I read “Everything, Everything” when I was in 8th grade, and I remember being immediately intrigued with the main character Madeline and the insane conditions of her life. In the book, Madeline can’t leave her house because she was diagnosed with severe combined immunodeficiency or “bubble baby disease.” Reading about her everyday life with her mom and nurse constantly left me wanting to read more and find out more about her condition and how she was coping with such an awful situation.

Let’s just say how she deals with her illness and the events that unfold forcing Madeline to confront her past and the details surrounding her diagnosis will leave you reeling. 

Trust me when I say you’ll never trust another author again after the emotional rollercoaster of “Everything, Everything.”

Irene: “Everything, Everything” by Nicola Yoon is a book that has stuck with me ever since I first read it in middle school. I remember seeing the trailer for the book’s adaptation and making sure I read the book before I watched the movie. 

The book is a quick and enjoyable read because of its captivating characters and intriguing storyline of Madeline’s health diagnosis. Because of her autoimmune disease, Maddy has to stay at home, isolated from everything that is not sanitized, with someone to look after her while her doctor mother works. With all of her free time, Madeline picks up several interests with reading and architecture that allow her to interact with her inside world. An interesting feature I loved about the book version I read was the art included throughout the pages that furthered my engagement in the storyline. 

Since Madeline’s world is so limited, there are not many characters. However, the main characters of this romance tale, Oliver and Maddy, are extremely likable. Their love story is absolutely adorable and occurs mainly through a glass window after Olly moves next door. 

Aside from myself and Mary, Cicleri Lopez ‘24 also loved “Everything, Everything.” Similar to many people on BookTok, she read this book “when it first came out and loved the romance story.” She elaborated more on characters and the love storyline: “My favorite character is definitely Olly because in the movies, he was really attractive. Besides his appearance, I liked how mysterious he was and how curious and patient he was with Maddy.”

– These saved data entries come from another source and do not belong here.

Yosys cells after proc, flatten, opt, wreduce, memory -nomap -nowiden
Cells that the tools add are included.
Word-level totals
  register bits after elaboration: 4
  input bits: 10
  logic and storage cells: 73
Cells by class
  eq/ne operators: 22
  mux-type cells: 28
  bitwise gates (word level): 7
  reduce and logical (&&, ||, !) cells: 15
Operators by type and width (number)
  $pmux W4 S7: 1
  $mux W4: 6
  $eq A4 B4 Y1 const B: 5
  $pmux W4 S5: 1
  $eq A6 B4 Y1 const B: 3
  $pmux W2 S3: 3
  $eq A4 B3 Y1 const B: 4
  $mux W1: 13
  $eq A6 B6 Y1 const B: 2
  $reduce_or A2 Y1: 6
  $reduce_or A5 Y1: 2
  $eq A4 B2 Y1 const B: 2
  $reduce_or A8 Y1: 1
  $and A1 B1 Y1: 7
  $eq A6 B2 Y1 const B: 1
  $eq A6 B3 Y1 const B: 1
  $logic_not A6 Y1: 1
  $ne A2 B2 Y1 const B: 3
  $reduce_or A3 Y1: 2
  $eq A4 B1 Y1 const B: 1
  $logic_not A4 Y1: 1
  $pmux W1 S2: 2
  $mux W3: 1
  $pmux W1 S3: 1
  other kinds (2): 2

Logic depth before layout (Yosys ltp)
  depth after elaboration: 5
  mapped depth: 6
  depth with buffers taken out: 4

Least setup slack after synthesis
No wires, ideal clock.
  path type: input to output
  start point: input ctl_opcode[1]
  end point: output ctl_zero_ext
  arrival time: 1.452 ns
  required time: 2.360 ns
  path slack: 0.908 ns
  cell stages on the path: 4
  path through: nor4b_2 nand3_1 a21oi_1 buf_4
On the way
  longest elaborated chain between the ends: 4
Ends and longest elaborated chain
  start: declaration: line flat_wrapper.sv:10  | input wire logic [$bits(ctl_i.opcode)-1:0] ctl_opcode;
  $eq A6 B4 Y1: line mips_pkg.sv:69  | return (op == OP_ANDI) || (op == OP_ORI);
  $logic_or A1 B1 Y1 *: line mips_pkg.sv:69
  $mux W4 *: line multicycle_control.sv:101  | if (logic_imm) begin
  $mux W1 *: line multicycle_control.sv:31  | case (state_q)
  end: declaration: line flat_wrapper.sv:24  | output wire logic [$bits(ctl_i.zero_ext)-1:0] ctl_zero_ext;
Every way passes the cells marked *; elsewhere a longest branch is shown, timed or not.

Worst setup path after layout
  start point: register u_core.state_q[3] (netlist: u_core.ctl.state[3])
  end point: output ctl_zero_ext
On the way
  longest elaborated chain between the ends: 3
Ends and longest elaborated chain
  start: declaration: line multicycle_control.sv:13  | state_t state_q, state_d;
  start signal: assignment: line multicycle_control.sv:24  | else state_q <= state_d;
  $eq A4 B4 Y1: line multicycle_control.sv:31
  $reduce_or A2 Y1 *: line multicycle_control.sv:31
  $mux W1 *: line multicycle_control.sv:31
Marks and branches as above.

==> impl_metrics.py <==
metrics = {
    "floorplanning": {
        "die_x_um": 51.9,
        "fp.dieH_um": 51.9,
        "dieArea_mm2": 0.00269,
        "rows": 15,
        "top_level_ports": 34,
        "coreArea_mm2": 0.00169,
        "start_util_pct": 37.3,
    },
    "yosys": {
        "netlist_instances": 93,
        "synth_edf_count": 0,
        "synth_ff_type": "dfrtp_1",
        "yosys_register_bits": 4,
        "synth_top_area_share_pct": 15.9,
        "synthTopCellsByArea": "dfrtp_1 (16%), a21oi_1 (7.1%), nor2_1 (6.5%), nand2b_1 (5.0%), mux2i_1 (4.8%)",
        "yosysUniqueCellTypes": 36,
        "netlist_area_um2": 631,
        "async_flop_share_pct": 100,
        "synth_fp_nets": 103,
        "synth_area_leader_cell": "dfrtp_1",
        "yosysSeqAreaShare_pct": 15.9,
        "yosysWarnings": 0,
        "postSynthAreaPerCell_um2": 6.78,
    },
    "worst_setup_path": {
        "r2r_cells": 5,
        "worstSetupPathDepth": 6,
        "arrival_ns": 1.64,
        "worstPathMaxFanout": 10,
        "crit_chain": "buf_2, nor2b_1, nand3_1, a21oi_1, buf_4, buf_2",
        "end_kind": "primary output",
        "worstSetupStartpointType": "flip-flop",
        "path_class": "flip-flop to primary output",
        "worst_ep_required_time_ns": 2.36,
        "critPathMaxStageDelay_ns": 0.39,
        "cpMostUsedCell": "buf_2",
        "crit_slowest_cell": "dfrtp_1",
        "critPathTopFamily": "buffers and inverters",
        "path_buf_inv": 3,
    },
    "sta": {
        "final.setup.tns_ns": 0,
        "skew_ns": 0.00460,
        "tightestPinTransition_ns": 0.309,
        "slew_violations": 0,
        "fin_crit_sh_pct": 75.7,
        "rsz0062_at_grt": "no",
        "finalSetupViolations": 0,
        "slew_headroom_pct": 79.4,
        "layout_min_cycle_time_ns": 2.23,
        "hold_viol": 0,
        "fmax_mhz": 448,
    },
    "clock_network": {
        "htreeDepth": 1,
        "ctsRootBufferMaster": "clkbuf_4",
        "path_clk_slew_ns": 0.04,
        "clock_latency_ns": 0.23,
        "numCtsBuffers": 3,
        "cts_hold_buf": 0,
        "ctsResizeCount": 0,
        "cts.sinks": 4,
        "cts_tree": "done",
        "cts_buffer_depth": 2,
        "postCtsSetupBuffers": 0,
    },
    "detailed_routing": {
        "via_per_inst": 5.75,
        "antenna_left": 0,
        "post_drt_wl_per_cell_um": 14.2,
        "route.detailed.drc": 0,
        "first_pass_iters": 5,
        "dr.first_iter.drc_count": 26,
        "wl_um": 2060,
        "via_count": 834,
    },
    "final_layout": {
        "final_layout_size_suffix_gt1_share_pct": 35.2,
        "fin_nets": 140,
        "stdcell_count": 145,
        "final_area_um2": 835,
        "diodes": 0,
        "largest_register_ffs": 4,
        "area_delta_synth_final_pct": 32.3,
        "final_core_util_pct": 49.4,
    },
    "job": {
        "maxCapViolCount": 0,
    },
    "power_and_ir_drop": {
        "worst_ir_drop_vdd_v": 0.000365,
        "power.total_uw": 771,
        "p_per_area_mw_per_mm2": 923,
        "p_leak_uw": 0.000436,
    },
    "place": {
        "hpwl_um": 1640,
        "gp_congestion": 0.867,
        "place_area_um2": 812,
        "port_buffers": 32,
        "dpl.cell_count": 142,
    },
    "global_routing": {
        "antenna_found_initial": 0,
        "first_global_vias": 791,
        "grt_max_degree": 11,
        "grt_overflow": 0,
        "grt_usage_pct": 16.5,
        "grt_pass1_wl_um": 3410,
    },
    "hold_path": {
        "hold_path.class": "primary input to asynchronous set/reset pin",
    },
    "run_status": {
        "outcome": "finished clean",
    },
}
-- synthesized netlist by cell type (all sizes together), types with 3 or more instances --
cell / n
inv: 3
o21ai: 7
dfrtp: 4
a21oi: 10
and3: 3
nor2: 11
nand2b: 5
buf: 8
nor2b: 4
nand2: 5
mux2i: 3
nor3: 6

Cicleri had more to mention on both the movie and book version of “Everything, Everything.” She said, “I enjoyed the movie because I am such a hopeless romantic and I liked seeing Maddy and Olly’s story play out on the big screen. I feel like ‘Everything Everything’ is a good book that appeals to anyone, especially people who like romantic, artsy, or ‘boy next door’ stories. The book is just perfect.” 

“Everything, Everything” is truly an amazing read with a beautiful movie adaptation. 

Hopefully, you are able to read “Some Girls Do” or “Everything, Everything” to start off your month of April! Feel free to comment your opinions if you have read either of these books or leave BookTok recommendations.